【岩崎俊夫BLOG】社会統計学論文ARCHIVES

社会統計学分野の旧い論文の要約が日課です。

時々、読書、旅、散策、映画・音楽等の鑑賞、料理とお酒で一息つきます。

小島貞二・相撲甚句/三宅充・文『絵本 大相撲』アリス館、1985年

2012-02-10 00:44:22 | 詩/絵本/童話/児童文学

         

 この絵本は、こどものためというよりは、自分のために購入したものです。子どもの成長をとおして、絵本の世界を知り、この分野の奥行きの深さに浸った時期がありました。多くの絵本に接しているうちにわかったのは、絵本はなにも子どものためあるのではなく、大人もいろいろな意味で絵本と向かいあえるのだというとでした。


 もっともこの本をもとめた目的は、そういうことよりも、わたしが好きな相撲の世界に関する本だったからです。

 この本は、小島貞二さんと、三宅充さんという相撲のことが詳しい方によるもので、小島さんが新たに新作の「相撲甚句」を書き、三宅さんが解説をするというように、二人三脚で出来あがっています。小島さんは相撲の錦絵の収集家でもあり、絵本の画そのものは錦絵が利用されています。

 相撲甚句というのは、引退相撲とか、地方巡業、花相撲のおりに歌われるもの(甚句を歌う力士が土俵の中央に立ち、それを数名の力士が囲み歌に合の手をいれておこなわれる)ですが、小島さんは相撲の世界がわかるように子どもむけに、この世界の魅力がわかるように、この本のために書き下ろしたようです。

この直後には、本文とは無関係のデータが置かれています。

Setup of build 93:
Design arkanoid_audio, start of the top module:
module arkanoid_audio
(
	input                clk_48m,
	input                reset,       
	input          [9:0] sound_raw,   
	input                pause,
	input                vol_boost,
	output signed [15:0] sound
);
Size: roughly 2,500 cells after synthesis, ~30 I/O pins, roughly 0.022 mm2 of cells after synthesis.
make LEC_CHECK=0 CAP_MARGIN=5 CORE_MARGIN=2 CORE_UTILIZATION=72 CTS_CLUSTER_DIAMETER=28 CTS_CLUSTER_SIZE=39 MAX_ROUTING_LAYER=met4 SETUP_SLACK_MARGIN=1.05 SLEW_MARGIN=20 finish   # period 9.35 ns
run.sh (not shown) runs the stock make flow with config.mk's settings and CLKGATE_MAP_FILE=.
Build 93 ran in full, but the layout does not pass; the checks complain about negative setup slack.
Edits applied to the flow inputs when going from build 93 to build 97:
Settings: CTS_CLUSTER_SIZE no longer set, was 39; CORE_UTILIZATION now 71, was 72; CTS_CLUSTER_DIAMETER no longer set, was 28; SETUP_SLACK_MARGIN no longer set, was 1.05; MAX_ROUTING_LAYER no longer set, was met4; CAP_MARGIN now 20, was 5; the clock period (ns, I/O delays scaled along) now 8.19, was 9.35.
## What came out
[flow] build 97 | stages: complete | final checks: fail | reason: negative setup slack. Compared with build 93, the router placed more vias in build 97. Of build 97 and build 93, build 97 shows the higher logic area, with build 93 below it. Across both runs, aggregate routed wire length was higher for build 97 than for build 93. lpf.lpf6db.x0[10]$_SDFFE_PN0P_ as the launching instance or port of the critical path was reported by build 93, and lpf.lpf6db.x0[8]$_SDFFE_PN0P_ by build 97. From build 93 to build 97 the numbers moved as follows: post-route non-filler standard cell count up 202, combinational group share of total power flat, setup slack down 1.31 ns, met2 track demand over resource in global routing up 11 points, final area up about 7.5%. Number of failing setup endpoints in the final timing report: build 97 vs build 93 up 10.
Changes in build 88 relative to build 97:
Settings: CORE_UTILIZATION: 71 -> 60; SETUP_SLACK_MARGIN: unset -> 3.16; the clock period (ns, I/O delays scaled along): 8.19 -> 13.3.
## What came out
Build 88 | stages: all done | timing, DRC, antenna: all pass. Delta (build 88 minus build 97): net count of the finished layout went down, max-slew headroom at the worst pin decreased by 2.4 points relative to the old numbers, final cell count moved down, design area now smaller. [compare] base=build 97 new=build 88: required time reported for the critical path endpoint moved up; portion of netlist area occupied by mux cells level. Overall power went down by more than a quarter going from build 97 to build 88. Summary of the comparison: sequential share of layout area is higher in build 88, relative to build 97. Share of final layout cell area taken by non-clock buffers delta for build 88 relative to build 97: 8.6 points lower. | number of clock buffer instances in the layout | build 88 vs build 97 | 1 higher |. Build 88: worst setup slack after layout 5.05 ns above build 97.
For build 26, these inputs were changed with respect to build 88:
Settings: an added CTS_CLUSTER_SIZE of 98; an added TNS_END_PERCENT of 5; a change of SETUP_SLACK_MARGIN from 3.16 to 3.62; an added CTS_CLUSTER_DIAMETER of 400; a change of CORE_UTILIZATION from 60 to 72.
[summary]
Compared to build 88, build 26 has post-route fraction of the period consumed by the critical path 0.61 points lower.
Cells: build 26 has fewer instances than build 88
Total power: build 26 vs build 88 — no meaningful difference
Looking at last element of the critical path, the lpf.lpf6db.y0[15]$_SDFFE_PN0P_ result is from build 26; the lpf.lpf6db.y0[14]$_SDFFE_PN0P_ one comes from build 88.
[build 26 vs build 88] growth of design area from synthesis to finish: higher in build 26
Modified inputs, build 91 compared to build 26
Settings: CTS_CLUSTER_DIAMETER removed (was 400); SETUP_SLACK_MARGIN changed from 3.62 to -0.35; CORE_UTILIZATION changed from 72 to 71; TNS_END_PERCENT removed (was 5); CTS_CLUSTER_SIZE removed (was 98); the clock period (ns, I/O delays scaled along) changed from 13.3 to 8.26.
Results
- Build 91: flow complete, layout not clean; failing: negative setup slack
- On area growth from synthesis to layout, the lower figure sits with build 26, not build 91.
- Build 91 vs build 26, met3 routed wirelength went up by 24%.
- Going from build 26 to build 91, number of global-route vias before repair grew by more than 10%.
- Compared with build 26, build 91 shows a met2 usage in global routing that is 11 points higher.
- Relative to build 26, build 91 degrades first-iteration DRC count.
- Between build 26 and build 91, overall fraction of global-route tracks in use increased.
- As of build 91, post-route standard cell area excluding fillers had risen by more than 10% compared to build 26.
- Re area reported by Yosys stat: no difference whatsoever between build 91 and build 26.
- Maximum achievable frequency up 1.2 MHz in build 91 wrt build 26
- Build 91 vs. build 26: combinational power went up by 63%; buffer count excluding the clock tree in the final layout went up by 730%.
#### Input delta (build 67 over build 91)
Settings: an added CTS_CLUSTER_SIZE of 100; an added CTS_CLUSTER_DIAMETER of 399; a change of SETUP_SLACK_MARGIN from -0.35 to 0.34; a change of CORE_UTILIZATION from 71 to 67; a change of the clock period (ns, I/O delays scaled along) from 8.26 to 20.0.
Notes after the runs:
Build 67 reached the final stage; the timing, design-rule and antenna checks on its layout passed.
The higher global-route usage came out of build 91.
Summary of build 67 over build 91: slew at the pin closest to its max-slew limit grew by 0.14 ns, register-to-register slack grew by 11.04 ns, minimum setup slack in the final design grew by 11.04 ns, final period demand of the worst path grew by 0.70 ns, critical path depth shrank by 3.
The higher global-route wire length before repair of build 67 and build 91 is in build 91.
Compared with build 91, build 67 shows a total detailed-routing wirelength that is about 17% lower.
Power is estimated from default activity; no workload was simulated.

 甚句のなかには、「稽古」の模様、櫓太鼓、相撲をうたった川柳、土俵入り、支度部屋の様子、顔ぶれ言上、立ち合いの呼吸、取り組み、弓取り式、化粧回しのことなどが歌いこまれています。三宅さんがそれに解説をつけているのですが、たとえば、「稽古」の模様の箇所では、「もうしあい」「三番稽古」「ぶつかり」があること。櫓太鼓の箇所では一番太鼓、二番太鼓、はね太鼓があり(現在二番太鼓はない)、呼び出しがこれをたんとうすること、などかなり詳しく書かれています。

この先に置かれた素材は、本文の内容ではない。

==> exp/juniper <==
## SOBEL
module  SOBEL(clk,reset,busy,ready,iaddr,idata,cdata_rd,cdata_wr,caddr_rd,caddr_wr,cwr,crd,csel	);
	input clk,reset;
	input ready;
	input [7:0] idata;
	input [7:0] cdata_rd;
	output reg busy;
	output reg [16:0] iaddr;
	output reg [7:0] cdata_wr;
	output [15:0] caddr_rd;
	output reg [15:0] caddr_wr;
	output reg cwr;
	output crd;
	output reg [1:0] csel;
	assign caddr_rd = 16'd0;
	assign crd = 1'b0;
	localparam IDLE = 2'd0, READ = 2'd1, WRITE = 2'd2, DONE = 2'd3;
	reg [1:0] state;
	reg [3:0] count;
	reg [16:0] count_iaddr;    
	reg [16:0] w_count;        
	reg [71:0] pixel_value;    
	reg [7:0] sobel_x;
	wire [71:0] win = {idata, pixel_value[63:0]};
	wire [7:0] p0 = win[7:0],   p1 = win[15:8],  p2 = win[23:16];
	wire [7:0] p3 = win[31:24], p5 = win[47:40];
	wire [7:0] p6 = win[55:48], p7 = win[63:56], p8 = win[71:64];
	wire signed [11:0] gx = $signed({4'b0, p0}) + $signed({3'b0, p3, 1'b0}) + $signed({4'b0, p6})
	                      - $signed({3'b0, p5, 1'b0}) - $signed({4'b0, p2}) - $signed({4'b0, p8});
	wire signed [11:0] gy_r = $signed({4'b0, pixel_value[7:0]}) + $signed({3'b0, pixel_value[15:8], 1'b0}) + $signed({4'b0, pixel_value[23:16]})
	                        - $signed({3'b0, pixel_value[63:56], 1'b0}) - $signed({4'b0, pixel_value[55:48]}) - $signed({4'b0, pixel_value[71:64]});
	function [7:0] clamp(input signed [11:0] v);
		if (v > 255) clamp = 8'd255;
		else if (v < 0) clamp = 8'd0;
		else clamp = v[7:0];
	endfunction
	wire [8:0] temp_combine = sobel_x + cdata_wr + 9'd1;
	always @(posedge clk)
	begin
		if (reset) begin
			state <= IDLE;
			busy <= 1'b0;
			cwr <= 1'b0;
			csel <= 2'b00;
			count <= 4'd0;
			iaddr <= 17'd0;
			count_iaddr <= 17'd0;
			w_count <= 17'd0;
			caddr_wr <= 16'd0;
			cdata_wr <= 8'd0;
		end
		else begin
			case (state)
			IDLE: begin
				if (ready) begin
					busy <= 1'b1;
					state <= READ;
					count <= 4'd0;
					count_iaddr <= 17'd0;
					iaddr <= 17'd0;
					w_count <= 17'd0;
				end
			end
			READ: begin
				pixel_value[count*8 +: 8] <= idata;
				if (count == 4'd8) begin
					cwr <= 1'b1;
					csel <= 2'b01;
					cdata_wr <= clamp(gx);
					sobel_x <= clamp(gx);
					caddr_wr <= w_count[15:0];
					state <= WRITE;
				end
				else begin
					if (count == 4'd2 || count == 4'd5)
						iaddr <= iaddr + 17'd256;
					else
						iaddr <= iaddr + 17'd1;
  ...
make LEC_CHECK=0 ABC_AREA=1 CAP_MARGIN=20 CORE_ASPECT_RATIO=1.46 CORE_MARGIN=2 CORE_UTILIZATION=62 CTS_CLUSTER_DIAMETER=75 SLEW_MARGIN=20 finish   # period 4.47 ns
run.sh (not shown) runs the stock make flow with config.mk's settings and CLKGATE_MAP_FILE=.
==> exp/quartz (differences from exp/juniper) <==
==> flow/config.mk (replaced) <==
export PLATFORM = sky130hd
export DESIGN_NAME = SOBEL
export DESIGN_NICKNAME = SOBEL
export VERILOG_FILES = /design/flow/design.v
export SDC_FILE = /design/flow/constraint.sdc
export NUM_CORES = 4
export LEC_CHECK = 0
export CAP_MARGIN = 20
export CORE_MARGIN = 2
export CORE_UTILIZATION = 22
export SLEW_MARGIN = 20
==> flow/constraint.sdc (replaced) <==
create_clock -name core_clock -period 9.3 [get_ports {clk}]
set_input_delay 1.8600 -clock core_clock [delete_from_list [all_inputs] [get_ports {clk}]]
set_output_delay 1.8600 -clock core_clock [all_outputs]
set_load 0.01 [all_outputs]
==> flow_summary.yaml <==
# physical design summary
run_status:
  status: "finished with violations"
  check-failures: "negative setup slack"
sta:
  final.setup.tns_ps: -108980
  finalSetupViolations: 40
  timing.final.ws_setup_ps: -3850
final_layout:
  buf_share_pct: 15.0
critical_path:
  reg2reg_to: "iaddr[16]"
  crit_path_max_incr_delay_ps: 350
  crit_cells: 70
  worst_path_dominant_cell_family: "simple AND/OR/NAND/NOR gates"
synthesis:
  synth-xor-area-share_pct: 2.70
  yosys-stat-area_sq_um: 12900
routing:
  via_per_inst: 5.83
That was exp/juniper.
==> flow_summary.yaml <==
# physical design summary
sta:
  finalSetupViolations: 0
routing:
  via_per_inst: 4.76
synthesis:
  yosys-stat-area_sq_um: 12300
  synth-xor-area-share_pct: 4.27
final_layout:
  buf_share_pct: 8.89
critical_path:
  reg2reg_to: "iaddr[10]"
  crit_cells: 37
  crit_path_max_incr_delay_ps: 560
run_status:
  status: "no timing/DRC/antenna violations"
That was exp/quartz.

==> inputs of xenon <==
==> flow/design.v <==
`timescale 1ns/10ps
module  SOBEL(clk,reset,busy,ready,iaddr,idata,cdata_rd,cdata_wr,caddr_rd,caddr_wr,cwr,crd,csel	);
	input clk,reset;
	input ready;
	input [7:0] idata;
	input [7:0] cdata_rd;
	output reg busy;
	output reg [16:0] iaddr;
	output reg [7:0] cdata_wr;
	output [15:0] caddr_rd;
	output reg [15:0] caddr_wr;
	output reg cwr;
	output crd;
	output reg [1:0] csel;
	assign caddr_rd = 16'd0;
	assign crd = 1'b0;
	localparam IDLE = 2'd0, READ = 2'd1, WRITE = 2'd2, DONE = 2'd3;
	reg [1:0] state;
	reg [3:0] count;
	reg [16:0] count_iaddr;    
	reg [16:0] w_count;        
	reg [71:0] pixel_value;    
	reg [7:0] sobel_x;
	wire [71:0] win = {idata, pixel_value[63:0]};
	wire [7:0] p0 = win[7:0],   p1 = win[15:8],  p2 = win[23:16];
	wire [7:0] p3 = win[31:24], p5 = win[47:40];
	wire [7:0] p6 = win[55:48], p7 = win[63:56], p8 = win[71:64];
	wire signed [11:0] gx = $signed({4'b0, p0}) + $signed({3'b0, p3, 1'b0}) + $signed({4'b0, p6})
	                      - $signed({3'b0, p5, 1'b0}) - $signed({4'b0, p2}) - $signed({4'b0, p8});
	wire signed [11:0] gy_r = $signed({4'b0, pixel_value[7:0]}) + $signed({3'b0, pixel_value[15:8], 1'b0}) + $signed({4'b0, pixel_value[23:16]})
	                        - $signed({3'b0, pixel_value[63:56], 1'b0}) - $signed({4'b0, pixel_value[55:48]}) - $signed({4'b0, pixel_value[71:64]});
	function [7:0] clamp(input signed [11:0] v);
		if (v > 255) clamp = 8'd255;
		else if (v < 0) clamp = 8'd0;
		else clamp = v[7:0];
	endfunction
	wire [8:0] temp_combine = sobel_x + cdata_wr + 9'd1;
	always @(posedge clk)
	begin
		if (reset) begin
			state <= IDLE;
			busy <= 1'b0;
			cwr <= 1'b0;
			csel <= 2'b00;
			count <= 4'd0;
			iaddr <= 17'd0;
			count_iaddr <= 17'd0;
			w_count <= 17'd0;
			caddr_wr <= 16'd0;
			cdata_wr <= 8'd0;
		end
		else begin
			case (state)
			IDLE: begin
				if (ready) begin
					busy <= 1'b1;
					state <= READ;
					count <= 4'd0;
					count_iaddr <= 17'd0;
					iaddr <= 17'd0;
					w_count <= 17'd0;
				end
			end
			READ: begin
				pixel_value[count*8 +: 8] <= idata;
				if (count == 4'd8) begin
					cwr <= 1'b1;
					csel <= 2'b01;
					cdata_wr <= clamp(gx);
					sobel_x <= clamp(gx);
					caddr_wr <= w_count[15:0];
					state <= WRITE;
				end
				else begin
					if (count == 4'd2 || count == 4'd5)
						iaddr <= iaddr + 17'd256;
					else
						iaddr <= iaddr + 17'd1;
					count <= count + 4'd1;
				end
			end
			WRITE: begin
				if (csel == 2'b01) begin
					csel <= 2'b10;
					cdata_wr <= clamp(gy_r);
				end
				else if (csel == 2'b10) begin
					csel <= 2'b11;
					cdata_wr <= temp_combine[8:1];
				end
				else begin
					cwr <= 1'b0;
					csel <= 2'b00;
					count <= 4'd0;
					w_count <= w_count + 17'd1;
					if (w_count == 17'd65535) begin
						busy <= 1'b0;
						state <= DONE;
					end
					else begin
						state <= READ;
						if (count_iaddr % 258 == 255) begin
							count_iaddr <= count_iaddr + 17'd3;
							iaddr <= count_iaddr + 17'd3;
						end
						else begin
							count_iaddr <= count_iaddr + 17'd1;
							iaddr <= count_iaddr + 17'd1;
						end
					end
				end
			end
			default: ;
			endcase
		end
	end
endmodule
==> flow/run.sh <==
#!/bin/bash
# the make line also repeats each setting of config.mk as NAME=value (left out here)
make -C /OpenROAD-flow-scripts/flow DESIGN_CONFIG=/design/flow/config.mk WORK_HOME=/design/flow/orfs CLKGATE_MAP_FILE= finish
==> flow/config.mk <==
export PLATFORM = sky130hd
export DESIGN_NAME = SOBEL
export DESIGN_NICKNAME = SOBEL
export VERILOG_FILES = /design/flow/design.v
export SDC_FILE = /design/flow/constraint.sdc
export NUM_CORES = 4
export LEC_CHECK = 0
export ABC_AREA = 0
export CAP_MARGIN = 0
export CELL_PAD_IN_SITES_DETAIL_PLACEMENT = 1
export CELL_PAD_IN_SITES_GLOBAL_PLACEMENT = 2
export CORE_ASPECT_RATIO = 0.68
export CORE_MARGIN = 6
export CORE_UTILIZATION = 18
export CTS_CLUSTER_DIAMETER = 195
export CTS_CLUSTER_SIZE = 26
export GPL_ROUTABILITY_DRIVEN = 1
export MAX_ROUTING_LAYER = met4
export MIN_ROUTING_LAYER = met2
export PLACE_DENSITY = 0.9
export SETUP_SLACK_MARGIN = 2.33
export SLEW_MARGIN = 20
==> flow/constraint.sdc <==
create_clock -name core_clock -period 13.4 [get_ports {clk}]
set_input_delay 2.6800 -clock core_clock [delete_from_list [all_inputs] [get_ports {clk}]]
set_output_delay 2.6800 -clock core_clock [all_outputs]
set_load 0.01 [all_outputs]
==> onyx: changes against xenon <==
Settings changed: CELL_PAD_IN_SITES_DETAIL_PLACEMENT 1 to not set, CELL_PAD_IN_SITES_GLOBAL_PLACEMENT 2 to not set, CORE_MARGIN 6 to 2, CORE_UTILIZATION 18 to 47, CTS_CLUSTER_DIAMETER 195 to not set, CTS_CLUSTER_SIZE 26 to 46, MAX_ROUTING_LAYER met4 to not set, MIN_ROUTING_LAYER met2 to not set, PLACE_DENSITY 0.9 to not set, SETUP_SLACK_MARGIN 2.33 to 0.47.
==> flow/constraint.sdc (replaced) <==
create_clock -name core_clock -period 11.1 [get_ports {clk}]
set_input_delay 2.2200 -clock core_clock [delete_from_list [all_inputs] [get_ports {clk}]]
set_output_delay 2.2200 -clock core_clock [all_outputs]
set_load 0.01 [all_outputs]
==> job_summary.md <==
### Metrics collected by this job

| Metric | Value |
|---|---|
| Setup ws final | `2.671 ns` |
| Required time of the worst setup path | `13.78 ns` |
| Min Tclk post-route | `10.73 ns` |
| Global routing usage summed across all routing layers | `0.1716` |
| Capture endpoint of the worst hold path | `caddr_wr[9]$_SDFFE_PP0P_` |
| Remaining max-slew budget at the tightest pin | `0.2915` |
| Master of the slowest instance on the critical path | `or4b_4` |
| Run status | `finished clean` |
| DR pass1 iterations | `8` |
| Effective utilization at floorplan | `0.1835` |
| Area growth from synthesis to final layout | `17.86%` |
| Final-layout non-clock buffer area share | `0.04429` |
| ANT cells | `2` |
That was xenon.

 また、甚句の内容にそくして、豪華な錦絵が掲載され、迫力があり、見事です。筋骨隆々の力強い力士の身体、華麗な化粧回し、錦絵だけでも見ていて愉しいですね。

 この本を読むと相撲とは、単なるスポーツではないことがよくわかります。

 家族みんなで楽しむ大型絵本シリーズのひとつです。